The material below holds a span beginning at the line with "initial antenna violation count -> 0" and ending at the line with "post-route ant nets -> 0". Quote that span exactly, both ends included, and only that span.

Source records ::
[Start of section]

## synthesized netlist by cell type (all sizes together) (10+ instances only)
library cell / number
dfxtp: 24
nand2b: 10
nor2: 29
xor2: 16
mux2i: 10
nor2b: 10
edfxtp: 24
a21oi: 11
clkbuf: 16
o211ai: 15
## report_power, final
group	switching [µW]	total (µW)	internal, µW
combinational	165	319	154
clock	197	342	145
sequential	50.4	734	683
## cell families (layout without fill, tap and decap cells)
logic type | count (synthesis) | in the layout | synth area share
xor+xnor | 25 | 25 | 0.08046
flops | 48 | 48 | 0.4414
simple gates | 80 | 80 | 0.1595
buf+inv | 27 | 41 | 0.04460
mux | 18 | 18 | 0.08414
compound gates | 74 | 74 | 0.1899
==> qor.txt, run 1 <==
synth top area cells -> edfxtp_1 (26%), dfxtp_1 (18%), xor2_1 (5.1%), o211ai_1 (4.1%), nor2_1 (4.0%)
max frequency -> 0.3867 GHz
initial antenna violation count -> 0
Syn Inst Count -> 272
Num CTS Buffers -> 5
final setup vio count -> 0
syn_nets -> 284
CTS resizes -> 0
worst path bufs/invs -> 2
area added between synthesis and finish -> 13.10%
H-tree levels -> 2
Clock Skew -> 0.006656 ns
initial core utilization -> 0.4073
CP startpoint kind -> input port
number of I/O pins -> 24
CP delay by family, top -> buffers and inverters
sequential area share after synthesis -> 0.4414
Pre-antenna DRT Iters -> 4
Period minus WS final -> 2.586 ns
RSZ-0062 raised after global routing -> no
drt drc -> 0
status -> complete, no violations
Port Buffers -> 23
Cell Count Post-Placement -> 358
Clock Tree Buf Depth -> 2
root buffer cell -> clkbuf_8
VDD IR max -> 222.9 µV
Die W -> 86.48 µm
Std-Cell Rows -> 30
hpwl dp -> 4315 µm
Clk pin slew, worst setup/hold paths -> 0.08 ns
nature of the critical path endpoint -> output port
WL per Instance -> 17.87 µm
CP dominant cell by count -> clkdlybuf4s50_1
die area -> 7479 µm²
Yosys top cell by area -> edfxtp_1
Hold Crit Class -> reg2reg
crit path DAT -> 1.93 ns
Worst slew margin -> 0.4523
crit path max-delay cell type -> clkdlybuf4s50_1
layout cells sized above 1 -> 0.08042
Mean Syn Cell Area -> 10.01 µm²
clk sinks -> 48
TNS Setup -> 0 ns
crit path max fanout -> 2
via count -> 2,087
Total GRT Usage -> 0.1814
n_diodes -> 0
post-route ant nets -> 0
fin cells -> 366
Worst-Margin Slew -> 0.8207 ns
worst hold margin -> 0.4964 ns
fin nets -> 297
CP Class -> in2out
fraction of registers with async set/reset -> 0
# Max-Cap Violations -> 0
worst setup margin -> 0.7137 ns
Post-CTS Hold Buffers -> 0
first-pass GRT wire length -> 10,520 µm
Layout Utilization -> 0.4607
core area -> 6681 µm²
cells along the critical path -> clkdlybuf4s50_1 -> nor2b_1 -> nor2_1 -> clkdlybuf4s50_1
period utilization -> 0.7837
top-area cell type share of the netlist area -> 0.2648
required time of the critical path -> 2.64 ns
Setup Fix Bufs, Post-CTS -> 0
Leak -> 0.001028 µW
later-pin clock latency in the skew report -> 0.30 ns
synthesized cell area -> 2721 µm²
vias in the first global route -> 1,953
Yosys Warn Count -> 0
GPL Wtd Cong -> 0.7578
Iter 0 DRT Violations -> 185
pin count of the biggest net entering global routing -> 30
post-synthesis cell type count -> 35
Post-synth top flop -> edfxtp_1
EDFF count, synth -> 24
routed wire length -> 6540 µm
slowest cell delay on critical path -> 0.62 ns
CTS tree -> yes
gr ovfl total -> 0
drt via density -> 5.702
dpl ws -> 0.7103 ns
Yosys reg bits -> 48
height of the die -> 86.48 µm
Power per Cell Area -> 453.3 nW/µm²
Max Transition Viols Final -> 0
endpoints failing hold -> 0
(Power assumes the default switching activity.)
[src/rtl/rom_bit_serializer.sv]
// rom_bit_serializer
// ------------------
// Pattern/sequence generator. A free-running 3-bit counter selects a bit
// position, and a 3-bit select picks one of eight fixed 8-bit pattern words.
// The chosen bit of the chosen word is presented on outp, so over eight
// consecutive clocks the word is shifted out LSB first. The counter keeps
// running whatever en and s do.
//
// Ports:
//   clk   in   1  rising-edge clock
//   clr   in   1  synchronous active-high clear of the counter
//   en    in   1  decoder enable; low forces outp to 0
//   s     in   3  pattern word select (s[2] is the MSB)
//   outp  out  1  serial output bit, combinational from q, s and en
//   q     out  3  current counter value, which is also the bit index
module rom_bit_serializer (
    input  logic       clk,
    input  logic       clr,
    input  logic       en,
    input  logic [2:0] s,
    output logic       outp,
    output logic [2:0] q
);

    logic [7:0] word;
    logic [7:0] dec;
    logic [7:0] e;

    // Bit-index counter. It counts up every clock and wraps from 7 back to 0
    // through the natural 3-bit overflow. A high clr pins it at zero, and
    // counting resumes from 1 on the first edge after clr drops.
    always_ff @(posedge clk) begin
        if (clr) begin
            q <= 3'd0;
        end else begin
            q <= q + 3'd1;
        end
    end

    // Fixed pattern table. It is read combinationally, so a change on s is
    // visible on outp within the same cycle, without waiting for a clock.
    always_comb begin
        word = 8'h00;
        case (s)
            3'd0: word = 8'hA5;
            3'd1: word = 8'h3C;
            3'd2: word = 8'hF0;
            3'd3: word = 8'h0F;
            3'd4: word = 8'h55;
            3'd5: word = 8'hAA;
            3'd6: word = 8'hFF;
            3'd7: word = 8'h81;
            default: word = 8'h00;
        endcase
    end

    // One-hot decoder of the counter. Only the line matching the current bit
    // index is raised, and only while en is high. With en low every line is
    // zero, which is what silences the output.
    always_comb begin
        dec = 8'h00;
        for (int i = 0; i < 8; i++) begin
            dec[i] = en && (q == 3'(i));
        end
    end

    // Output path. Each decoder line gates its own word bit, and the gated
    // bits are OR-ed together. Because at most one line is high, this amounts
    // to en & word[q]. Built as gate-and-OR rather than a mux, it mirrors the
    // decoder-plus-ROM structure of the original lab design.
    always_comb begin
        e    = dec & word;
        outp = |e;
    end

endmodule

[End of section]

Task solution ::
initial antenna violation count -> 0
Syn Inst Count -> 272
Num CTS Buffers -> 5
final setup vio count -> 0
syn_nets -> 284
CTS resizes -> 0
worst path bufs/invs -> 2
area added between synthesis and finish -> 13.10%
H-tree levels -> 2
Clock Skew -> 0.006656 ns
initial core utilization -> 0.4073
CP startpoint kind -> input port
number of I/O pins -> 24
CP delay by family, top -> buffers and inverters
sequential area share after synthesis -> 0.4414
Pre-antenna DRT Iters -> 4
Period minus WS final -> 2.586 ns
RSZ-0062 raised after global routing -> no
drt drc -> 0
status -> complete, no violations
Port Buffers -> 23
Cell Count Post-Placement -> 358
Clock Tree Buf Depth -> 2
root buffer cell -> clkbuf_8
VDD IR max -> 222.9 µV
Die W -> 86.48 µm
Std-Cell Rows -> 30
hpwl dp -> 4315 µm
Clk pin slew, worst setup/hold paths -> 0.08 ns
nature of the critical path endpoint -> output port
WL per Instance -> 17.87 µm
CP dominant cell by count -> clkdlybuf4s50_1
die area -> 7479 µm²
Yosys top cell by area -> edfxtp_1
Hold Crit Class -> reg2reg
crit path DAT -> 1.93 ns
Worst slew margin -> 0.4523
crit path max-delay cell type -> clkdlybuf4s50_1
layout cells sized above 1 -> 0.08042
Mean Syn Cell Area -> 10.01 µm²
clk sinks -> 48
TNS Setup -> 0 ns
crit path max fanout -> 2
via count -> 2,087
Total GRT Usage -> 0.1814
n_diodes -> 0
post-route ant nets -> 0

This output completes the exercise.